In 2020, we are forced to rethink the spaces that we use: a global health crisis has pushed everyone into the relative safety of their homes; a national anti-racism movement then brought many Americans back out into public space in highly visible ways. As a university community, the question of private and public is heightened for us at Penn – campus is both home and workplace for many of us: it’s where we engage with peers and professors, spend leisurely hours on the grass and in cafés, and work in libraries, labs, and classrooms. Doing the work remotely has significantly changed our experience of being part of the Penn community, and has limited access to some of the best and most important aspects of being at Penn. Our taken-for-granted collectivity came to a crashing halt, which is especially hard for those who have graduated before campus life was possible again. 

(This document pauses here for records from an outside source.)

Background: an optimization exercise with open tools, aiming at small area. Do not read the settings as production practice.
Function was checked by simulation only, so behaviour that the tests miss may differ from the original.
No activity file was given, so power comes from the tool's default toggle rates.

==> flow/design.v <==
module grprp_core (
    input  wire        clk,
    input  wire        por,          
    input  wire        tick,         
    input  wire [7:0]  cmd,          
    output wire [31:0] resp,         
    output reg  [10:0] out,          
    output reg  [2:0]  fault_code    
);
    localparam [9:0] NUM_MOD = 10'd123;
    localparam [31:0] DUR_DRAINING             = 32'd2_500_000;
    localparam [31:0] DUR_LOCKING              = 32'd1_048_576;
    localparam [31:0] DUR_SEPARATOR_TRANSITION = 32'd786_432;
    localparam [31:0] DUR_WATER_PUMPING        = 32'd1_600_000;
    localparam [31:0] DUR_HEATING              = 32'h0C00_0000;
    localparam [31:0] DUR_HEATED_MIXING        = 32'd1_300_000;
    localparam [31:0] DUR_MIXING               = 32'd1_300_001;
    localparam [31:0] DUR_RINSING              = 32'd1_835_010;
    localparam [31:0] DUR_BLENDING             = 32'd2_359_297;
    localparam [2:0] OP_CLK_INIT  = 3'd1;
    localparam [2:0] OP_TICK_EN   = 3'd2;
    localparam [2:0] OP_CLK_TICK  = 3'd3;
    localparam [2:0] OP_CLK_NOW   = 3'd4;
    localparam [2:0] OP_CTRL_INIT = 3'd5;
    localparam [2:0] OP_POLL      = 3'd6;
    localparam [2:0] OP_RSV       = 3'd7;
    localparam [2:0] F_NONE          = 3'd0;
    localparam [2:0] F_CLOCK_UNINIT  = 3'd1;
    localparam [2:0] F_CLOCK_REINIT  = 3'd2;
    localparam [2:0] F_CTRL_UNINIT   = 3'd3;
    localparam [2:0] F_CTRL_REINIT   = 3'd4;
    localparam [2:0] F_RESERVED_OP   = 3'd5;
    localparam [2:0] F_RESERVED_BITS = 3'd6;
    localparam [4:0] S_UNCLK  = 5'd31;    
    localparam [4:0] S_CLKRDY = 5'd30;    
    reg [31:0] mil;        
    reg [1:0]  pn;         
    reg        pc;         
    reg [9:0]  frac;       
    reg [31:0] el;         
    reg [4:0]  state;      
    reg        tick_en;
    reg        stopping;
    reg        was_poll;   
    reg        trans;      
    wire clk_rdy = (state != S_UNCLK);
    wire ctl_rdy = (state != S_UNCLK) && (state != S_CLKRDY);
    wire [2:0] op       = cmd[2:0];
    wire       halted   = (fault_code != F_NONE);
    wire       rsv_bits = (op == OP_POLL) ? (cmd[7:5] != 3'b000) : (cmd[7:3] != 5'b00000);
    reg  [2:0] cmd_fault;
    always @(*) begin
        cmd_fault = F_NONE;
        case (op)
            OP_RSV: cmd_fault = F_RESERVED_OP;
            OP_CLK_INIT: begin
                if (rsv_bits)     cmd_fault = F_RESERVED_BITS;
                else if (clk_rdy) cmd_fault = F_CLOCK_REINIT;
            end
            OP_TICK_EN, OP_CLK_NOW: begin
                if (rsv_bits)      cmd_fault = F_RESERVED_BITS;
                else if (!clk_rdy) cmd_fault = F_CLOCK_UNINIT;
            end
            OP_CLK_TICK: begin
                if (rsv_bits) cmd_fault = F_RESERVED_BITS;
            end
            OP_CTRL_INIT: begin
                if (rsv_bits)      cmd_fault = F_RESERVED_BITS;
                else if (!clk_rdy) cmd_fault = F_CLOCK_UNINIT;
                else if (ctl_rdy)  cmd_fault = F_CTRL_REINIT;
            end
            OP_POLL: begin
                if (rsv_bits)      cmd_fault = F_RESERVED_BITS;
                else if (!clk_rdy) cmd_fault = F_CLOCK_UNINIT;
                else if (!ctl_rdy) cmd_fault = F_CTRL_UNINIT;
            end
            default: ;
        endcase
    end
    wire do_cmd       = !halted && (cmd_fault == F_NONE);
    wire do_clk_init  = do_cmd && (op == OP_CLK_INIT);
    wire do_tick_en   = do_cmd && (op == OP_TICK_EN);
    wire do_cmd_tick  = do_cmd && (op == OP_CLK_TICK);
    wire do_ctrl_init = do_cmd && (op == OP_CTRL_INIT);
    wire do_poll      = do_cmd && (op == OP_POLL);
    wire ticks_on   = !halted && clk_rdy && tick_en;
    wire take_strb  = ticks_on && tick;
    wire take_ctick = ticks_on && do_cmd_tick;
    wire [1:0] n    = {take_strb && take_ctick, take_strb ^ take_ctick};
    wire c          = n[1] ? (frac >= 10'd754) : (n[0] && frac >= 10'd877);
    wire [9:0] frac_n = frac + (n[1] ? 10'd246 : n[0] ? 10'd123 : 10'd0) + (c ? 10'd24 : 10'd0);
    wire starting = cmd[3];
    wire sp       = stopping | !cmd[4];
    reg        has_next;
    reg [4:0]  next_state;
    always @(*) begin
        has_next   = 1'b0;
        next_state = state;
        case (state)
            5'd0:  if (el >= DUR_DRAINING) begin has_next = 1'b1; next_state = 5'd1; end
            5'd1:  if (starting) begin has_next = 1'b1; next_state = 5'd2; end
            5'd2:  if (!starting) begin has_next = 1'b1; next_state = 5'd3; end
                   else if (el >= DUR_LOCKING) begin has_next = 1'b1; next_state = 5'd4; end
            5'd3:  if (el >= DUR_LOCKING) begin has_next = 1'b1; next_state = 5'd1; end
            5'd4:  if (el >= DUR_SEPARATOR_TRANSITION) begin has_next = 1'b1; next_state = 5'd5; end
            5'd5:  if (el >= DUR_WATER_PUMPING) begin has_next = 1'b1; next_state = 5'd6; end
            5'd6:  if (el >= DUR_SEPARATOR_TRANSITION) begin has_next = 1'b1; next_state = 5'd7; end
            5'd7:  if (sp) begin has_next = 1'b1; next_state = 5'd11; end
                   else if (el >= DUR_WATER_PUMPING) begin has_next = 1'b1; next_state = 5'd8; end
            5'd8:  if (sp) begin has_next = 1'b1; next_state = 5'd11; end
                   else if (el >= DUR_HEATING) begin has_next = 1'b1; next_state = 5'd9; end
            5'd9:  if (sp) begin has_next = 1'b1; next_state = 5'd11; end
                   else if (el >= DUR_HEATED_MIXING) begin has_next = 1'b1; next_state = 5'd10; end
            5'd10: if (sp || el >= DUR_MIXING) begin has_next = 1'b1; next_state = 5'd11; end
            5'd11: if (el >= DUR_DRAINING) begin has_next = 1'b1; next_state = sp ? 5'd22 : 5'd12; end
            5'd12: if (sp || el >= DUR_RINSING) begin has_next = 1'b1; next_state = 5'd13; end
            5'd13: if (el >= DUR_DRAINING) begin has_next = 1'b1; next_state = sp ? 5'd22 : 5'd14; end
            5'd14: if (el >= DUR_SEPARATOR_TRANSITION) begin has_next = 1'b1; next_state = 5'd15; end
            5'd15: begin has_next = 1'b1; next_state = 5'd16; end
            5'd16: if (el >= DUR_SEPARATOR_TRANSITION) begin has_next = 1'b1; next_state = 5'd17; end
            5'd17: if (el >= DUR_BLENDING) begin has_next = 1'b1; next_state = 5'd18; end
            5'd18: if (el >= DUR_DRAINING) begin has_next = 1'b1; next_state = 5'd19; end
            5'd19: if (el >= DUR_SEPARATOR_TRANSITION) begin has_next = 1'b1; next_state = 5'd20; end
            5'd20: if (el >= DUR_WATER_PUMPING) begin has_next = 1'b1; next_state = 5'd21; end
            5'd21: if (el >= DUR_SEPARATOR_TRANSITION) begin has_next = 1'b1; next_state = 5'd22; end
            5'd22: if (starting) begin has_next = 1'b1; next_state = 5'd23; end
            5'd23: if (!starting) begin has_next = 1'b1; next_state = 5'd24; end
                   else if (el >= DUR_LOCKING) begin has_next = 1'b1; next_state = 5'd7; end
            5'd24: if (el >= DUR_LOCKING) begin has_next = 1'b1; next_state = 5'd22; end
            default: ;
        endcase
    end
    wire next_is_idle = (next_state == 5'd22) || (next_state == 5'd1);
    wire do_trans     = do_poll && has_next;
    always @(*) begin
        out[0] = (state == 5'd0) || (state == 5'd18);
        out[1] = (state == 5'd0) || (state == 5'd11) || (state == 5'd13);
        out[2] = (state == 5'd17);
        out[3] = (state == 5'd8) || (state == 5'd9);
        out[4] = (state == 5'd9) || (state == 5'd10);
        out[5] = (state == 5'd4) || (state == 5'd6) || (state == 5'd14) || (state == 5'd16) || (state == 5'd19) || (state == 5'd21);
        out[6] = (state == 5'd4) || (state == 5'd14) || (state == 5'd19);
        out[7] = (state == 5'd2) || (state == 5'd3) || (state == 5'd23) || (state == 5'd24);
        out[8] = (state == 5'd2) || (state == 5'd23);
        out[9] = (state == 5'd5) || (state == 5'd7) || (state == 5'd12) || (state == 5'd20);
        out[10] = (state == 5'd1) || (state == 5'd22);
    end
    assign resp = was_poll ? {31'd0, trans} : mil;
    function [31:0] add_ticks(input [31:0] a, input [1:0] n, input c);
        integer i;
        reg cy;
        begin
            cy = c;
            for (i = 0; i < 32; i = i + 1) begin
                if (i == 18 || i == 19) begin
                    add_ticks[i] = a[i] ^ n[i-18] ^ cy;
                    cy = (a[i] & n[i-18]) | (cy & (a[i] ^ n[i-18]));
                end else begin
                    add_ticks[i] = a[i] ^ cy;
                    cy = a[i] & cy;
                end
            end
        end
    endfunction
    always @(posedge clk) begin
        if (por) begin
            tick_en    <= 1'b0;
            state      <= S_UNCLK;
            fault_code <= F_NONE;
        end else if (!halted) begin
            if (cmd_fault != F_NONE)
                fault_code <= cmd_fault;
            if (do_tick_en)
                tick_en <= 1'b1;
            if (do_clk_init)
                state <= S_CLKRDY;
            if (do_ctrl_init)
                state <= 5'd0;
            if (do_trans)
                state <= next_state;
        end
    end
    always @(posedge clk) begin
        was_poll <= cmd[1];
        trans    <= has_next;
        pn       <= n;
        pc       <= c;
        if (do_clk_init) begin
            mil  <= 32'd0;
            frac <= 10'd0;
        end else begin
            mil  <= add_ticks(mil, pn, pc);
            frac <= frac_n;
        end
        if (do_ctrl_init || do_trans)
            el <= {12'd0, n, 17'd0, c};
        else
            el <= add_ticks(el, n, c);
        if (do_ctrl_init)
            stopping <= 1'b0;
        else if (do_poll)
            stopping <= (do_trans && next_is_idle) ? 1'b0 : sp;
    end
endmodule
==> flow/run.sh <==
#!/bin/bash
# synth_recipe.tcl (not shown) runs the flow's synth.tcl, then flattens the netlist and writes it again
# the make line also repeats each setting of config.mk as NAME=value (left out here)
make -C /OpenROAD-flow-scripts/flow DESIGN_CONFIG=/design/flow/config.mk WORK_HOME=/design/flow/orfs CLKGATE_MAP_FILE= SYNTH_SCRIPT=/design/flow/synth_recipe.tcl finish
==> flow/config.mk <==
export PLATFORM = sky130hd
export DESIGN_NAME = grprp_core
export DESIGN_NICKNAME = grprp_core
export VERILOG_FILES = /design/flow/design.v
export SDC_FILE = /design/flow/constraint.sdc
export NUM_CORES = 4
export LEC_CHECK = 0
export CAP_MARGIN = 20
export CORE_MARGIN = 2
export CORE_UTILIZATION = 40
export SLEW_MARGIN = 20
==> flow/constraint.sdc <==
create_clock -name core_clock -period 6.5 [get_ports {clk}]
set_input_delay 1.3000 -clock core_clock [delete_from_list [all_inputs] [get_ports {clk}]]
set_output_delay 1.3000 -clock core_clock [all_outputs]
set_load 0.01 [all_outputs]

We rely on campus as a site of work, and the more work spills into our lives at home during quarantine, the harder it is to keep the university and private, work and leisure, on and off-the-clock time separate. However, maybe too strict of a separation between scholarship and life, or the intellectual and the emotional, is actually not what we need. 

At Penn, scholars have been thinking about questions of how we use the spaces that we live, work, and even raise children in long before this crisis. One of them is Elisheva Levy, a graduate student entering her third year in the Weitzman School of Design’s Architecture department. An international student from Israel, Elisheva is the mother of three children who are 7, 5, and 3 years old. She researches how architecture shapes today’s families, arguing that the physical setup of houses in Western countries enables a capitalist ideology that privatizes all reproductive labor. 

This means that instead of the state or companies offering flatrate solutions for childcare, cafeterias, or cleaning/laundry resources, each family fends for themselves in their own living spaces that they have exclusive access to.  A few weeks ago, I was lucky enough to speak with her about how the COVID-19 crisis affects her life as well as her research. We met in Clark Park in West Philadelphia, sitting in the grass (with a safe distance between us), and talked about academia, quarantine, and the importance of women demanding change rather than being blinded by a myth about ‘leaning in’ that really only is available to the 1%.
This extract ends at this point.